Investigadores canadienses realizaron un estudio que reveló que 7% de los casos de demencia analizados correspondía a personas que vivían a unos 50 metros de calles con intenso tráfico. No sólo influía el ruido: el desgaste de las ruedas, el óxido de nitrógeno y las partículas ultrafinas que se desprenden de los coches pueden influir en el desarrollo de este trastorno neurológico.

Vivir cerca de una calle con mucho tráfico puede ser un serio riesgo para la salud mental, según revela un nuevo estudio, publicado en la prestigiosa revista británica The Lancet.

La investigación señala que se dan más casos de demencia en personas que viven cerca de calles con mucho tránsito, posiblemente debido al ruido y la contaminación ambiental. Para llegar a esa conclusión, los investigadores siguieron a dos millones de personas en Canadá durante 11 años

Los investigadores de la Agencia de Salud Pública de Ontario (OPP) y el Instituto de Ciencias Clínicas evaluativa (CIEM) también han encontrado que las personas que siempre han vivido cerca de las principales arterias viales son más vulnerables a demencia que los que vivían en esas zonas menos tiempo, dijo uno de los autores, el Dr. Ray Copes.

De acuerdo con el análisis, se diagnosticaron 243.611 casos de demencia durante esos años –desde 2001 hasta 2012– pero se observó que el riesgo fue mayor entre los que vivían cerca de calles siempre congestionadas.

Los expertos compararon a personas que viven a 300 metros de distancia de una calle muy transitada con respecto a otros que residen más cerca. Hallaron que los casos de demencia fueron:

> Un 7% más altos entre los que vivían a 50 metros de distancia.

> Un 4% más altos entre los que residían entre 50 y 100 metros.

> Un 2% más alto entre los que estaban entre 101 y 200 metros.

Entre las razones que encontró el equipo canadiense dirigido por Hong Chen se destacan el ruido y la contaminación ambiental.

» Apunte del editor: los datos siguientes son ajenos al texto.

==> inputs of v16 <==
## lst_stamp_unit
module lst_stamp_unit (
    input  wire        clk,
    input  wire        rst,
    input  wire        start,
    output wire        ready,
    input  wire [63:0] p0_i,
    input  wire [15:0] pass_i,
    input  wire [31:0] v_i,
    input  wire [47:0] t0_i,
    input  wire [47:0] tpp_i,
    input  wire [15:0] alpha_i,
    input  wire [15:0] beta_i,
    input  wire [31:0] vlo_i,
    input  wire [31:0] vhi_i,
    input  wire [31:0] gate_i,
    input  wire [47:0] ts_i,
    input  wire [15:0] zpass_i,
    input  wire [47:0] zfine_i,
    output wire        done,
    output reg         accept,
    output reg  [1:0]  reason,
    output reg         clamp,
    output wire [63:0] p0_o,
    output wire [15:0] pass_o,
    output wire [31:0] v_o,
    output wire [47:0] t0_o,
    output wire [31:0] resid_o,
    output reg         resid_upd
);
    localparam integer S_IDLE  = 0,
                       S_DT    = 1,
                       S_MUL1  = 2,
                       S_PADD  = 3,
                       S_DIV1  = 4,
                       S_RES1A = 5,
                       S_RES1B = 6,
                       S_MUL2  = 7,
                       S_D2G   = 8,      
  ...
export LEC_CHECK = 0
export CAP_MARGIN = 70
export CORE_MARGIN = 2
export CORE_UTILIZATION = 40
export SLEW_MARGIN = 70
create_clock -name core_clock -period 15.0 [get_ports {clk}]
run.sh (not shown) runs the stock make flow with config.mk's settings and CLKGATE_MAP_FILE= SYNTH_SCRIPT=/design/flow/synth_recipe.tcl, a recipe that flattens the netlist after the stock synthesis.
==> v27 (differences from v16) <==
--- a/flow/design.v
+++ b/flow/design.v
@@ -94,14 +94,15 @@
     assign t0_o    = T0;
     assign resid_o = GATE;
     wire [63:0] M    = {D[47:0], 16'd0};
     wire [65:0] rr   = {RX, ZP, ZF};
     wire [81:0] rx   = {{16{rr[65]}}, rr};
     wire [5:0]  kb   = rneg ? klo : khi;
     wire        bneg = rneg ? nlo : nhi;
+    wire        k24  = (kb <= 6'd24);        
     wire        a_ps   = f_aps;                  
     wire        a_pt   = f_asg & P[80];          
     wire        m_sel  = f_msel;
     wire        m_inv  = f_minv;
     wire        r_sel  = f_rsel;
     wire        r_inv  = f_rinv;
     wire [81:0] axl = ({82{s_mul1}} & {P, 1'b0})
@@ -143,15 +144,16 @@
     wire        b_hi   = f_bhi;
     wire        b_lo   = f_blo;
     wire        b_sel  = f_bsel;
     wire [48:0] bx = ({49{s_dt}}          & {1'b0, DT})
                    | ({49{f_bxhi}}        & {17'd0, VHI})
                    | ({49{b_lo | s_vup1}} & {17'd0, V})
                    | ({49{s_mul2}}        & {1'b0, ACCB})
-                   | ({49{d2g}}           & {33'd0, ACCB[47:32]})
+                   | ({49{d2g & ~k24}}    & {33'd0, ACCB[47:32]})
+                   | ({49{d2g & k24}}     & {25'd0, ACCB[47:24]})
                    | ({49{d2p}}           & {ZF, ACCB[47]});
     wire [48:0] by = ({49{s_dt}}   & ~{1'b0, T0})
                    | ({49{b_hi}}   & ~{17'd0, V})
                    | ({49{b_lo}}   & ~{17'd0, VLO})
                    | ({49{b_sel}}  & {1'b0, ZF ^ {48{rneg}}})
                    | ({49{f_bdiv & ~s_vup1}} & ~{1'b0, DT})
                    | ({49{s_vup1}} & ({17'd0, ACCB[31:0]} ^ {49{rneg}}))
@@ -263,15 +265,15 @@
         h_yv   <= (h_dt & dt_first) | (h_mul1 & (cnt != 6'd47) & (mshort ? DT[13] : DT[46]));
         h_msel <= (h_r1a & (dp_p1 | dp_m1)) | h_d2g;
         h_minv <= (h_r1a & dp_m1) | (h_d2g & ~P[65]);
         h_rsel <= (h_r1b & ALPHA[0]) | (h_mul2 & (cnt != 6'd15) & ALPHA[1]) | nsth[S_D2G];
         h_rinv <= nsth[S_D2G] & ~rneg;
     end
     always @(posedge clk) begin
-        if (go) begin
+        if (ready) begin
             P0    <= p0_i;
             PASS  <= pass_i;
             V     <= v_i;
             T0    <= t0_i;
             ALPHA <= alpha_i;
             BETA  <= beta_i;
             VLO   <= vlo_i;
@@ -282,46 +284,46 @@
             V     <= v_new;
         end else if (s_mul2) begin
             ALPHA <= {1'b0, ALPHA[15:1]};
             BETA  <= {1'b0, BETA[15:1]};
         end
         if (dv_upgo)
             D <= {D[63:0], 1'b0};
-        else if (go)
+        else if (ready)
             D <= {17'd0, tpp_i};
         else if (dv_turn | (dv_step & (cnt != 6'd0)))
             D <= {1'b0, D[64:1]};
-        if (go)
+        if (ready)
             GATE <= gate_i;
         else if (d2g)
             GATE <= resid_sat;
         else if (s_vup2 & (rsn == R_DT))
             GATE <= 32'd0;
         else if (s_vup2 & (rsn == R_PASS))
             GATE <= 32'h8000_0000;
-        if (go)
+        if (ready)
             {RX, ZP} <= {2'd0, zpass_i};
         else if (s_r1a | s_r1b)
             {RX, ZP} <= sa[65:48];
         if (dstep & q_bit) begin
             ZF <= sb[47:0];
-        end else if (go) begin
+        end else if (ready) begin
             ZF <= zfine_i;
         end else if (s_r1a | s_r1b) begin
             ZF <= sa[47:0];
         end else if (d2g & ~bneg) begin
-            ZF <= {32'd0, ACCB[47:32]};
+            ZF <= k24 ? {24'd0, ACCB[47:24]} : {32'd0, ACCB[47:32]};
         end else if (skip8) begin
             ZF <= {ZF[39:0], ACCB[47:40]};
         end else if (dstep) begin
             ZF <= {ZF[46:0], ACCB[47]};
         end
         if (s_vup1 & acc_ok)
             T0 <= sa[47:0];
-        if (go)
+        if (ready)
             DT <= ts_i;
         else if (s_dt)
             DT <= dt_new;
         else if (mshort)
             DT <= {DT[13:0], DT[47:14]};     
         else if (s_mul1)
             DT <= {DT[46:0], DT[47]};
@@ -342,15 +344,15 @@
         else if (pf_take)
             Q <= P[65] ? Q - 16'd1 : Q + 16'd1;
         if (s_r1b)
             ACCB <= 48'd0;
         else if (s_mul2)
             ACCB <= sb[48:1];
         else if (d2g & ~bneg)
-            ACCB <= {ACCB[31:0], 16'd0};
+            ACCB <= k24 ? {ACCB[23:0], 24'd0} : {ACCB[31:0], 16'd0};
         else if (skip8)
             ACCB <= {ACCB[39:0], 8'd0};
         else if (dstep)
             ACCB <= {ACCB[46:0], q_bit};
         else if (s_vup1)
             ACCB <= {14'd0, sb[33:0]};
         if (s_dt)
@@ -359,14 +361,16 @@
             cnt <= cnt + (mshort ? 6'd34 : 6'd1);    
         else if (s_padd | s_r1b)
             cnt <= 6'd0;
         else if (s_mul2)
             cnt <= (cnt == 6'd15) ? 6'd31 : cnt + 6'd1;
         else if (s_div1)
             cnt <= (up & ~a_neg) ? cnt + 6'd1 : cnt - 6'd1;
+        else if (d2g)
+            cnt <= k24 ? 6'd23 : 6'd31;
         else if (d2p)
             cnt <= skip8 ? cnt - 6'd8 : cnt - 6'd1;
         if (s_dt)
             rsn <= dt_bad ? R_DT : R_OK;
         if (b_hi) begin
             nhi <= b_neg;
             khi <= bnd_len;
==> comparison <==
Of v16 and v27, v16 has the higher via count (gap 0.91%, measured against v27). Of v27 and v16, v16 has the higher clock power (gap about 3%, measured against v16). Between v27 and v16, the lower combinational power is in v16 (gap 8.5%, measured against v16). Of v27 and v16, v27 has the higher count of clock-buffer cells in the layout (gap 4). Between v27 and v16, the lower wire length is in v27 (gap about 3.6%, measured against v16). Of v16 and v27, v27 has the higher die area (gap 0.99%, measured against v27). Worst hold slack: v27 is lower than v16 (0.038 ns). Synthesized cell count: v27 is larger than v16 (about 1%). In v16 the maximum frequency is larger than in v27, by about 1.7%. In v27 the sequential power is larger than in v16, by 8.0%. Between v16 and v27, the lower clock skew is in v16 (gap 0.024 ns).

Pero profundizando un poco más, señalaron que el desgaste de las ruedas, el óxido de nitrógeno y las partículas ultrafinas que se desprenden de los coches pueden influir en el desarrollo del mal.

Estimaron que en todo el mundo son cerca de 50 millones de personas las que viven a menos de 50 metros y están expuestas a enfermedades mentales que disminuyen las funciones del cerebro.

Los expertos hicieron un viaje atrás en el tiempo, hasta 1996, para determinar a qué distancia de una carretera principal habían vivido los sujetos del estudio, de acuerdo con los códigos postales de las direcciones donde habían vivido. Durante el seguimiento del estudio de 2001 a 2012, los científicos identificaron cerca de 244.000 personas de 55 años y más con demencia en toda la provincia.

Pero los científicos no han llegado a las mismas conclusiones con respecto a otros dos trastornos neurológicos crónicos: la enfermedad de Parkinson y la esclerosis múltiple.

El estudio se basa en el análisis de las historias clínicas de 6,5 millones de habitantes de Ontario de edades comprendidas entre 20 y 85 años. Los que sufren de una enfermedad neurológica se excluyeron del análisis de los investigadores de campo.

Hong Chen dijo en su estudio que es necesario llevar a cabo más investigaciones para entender este vínculo, "especialmente sobre los efectos de los diferentes aspectos del tráfico, como la contaminación ambiental y el ruido".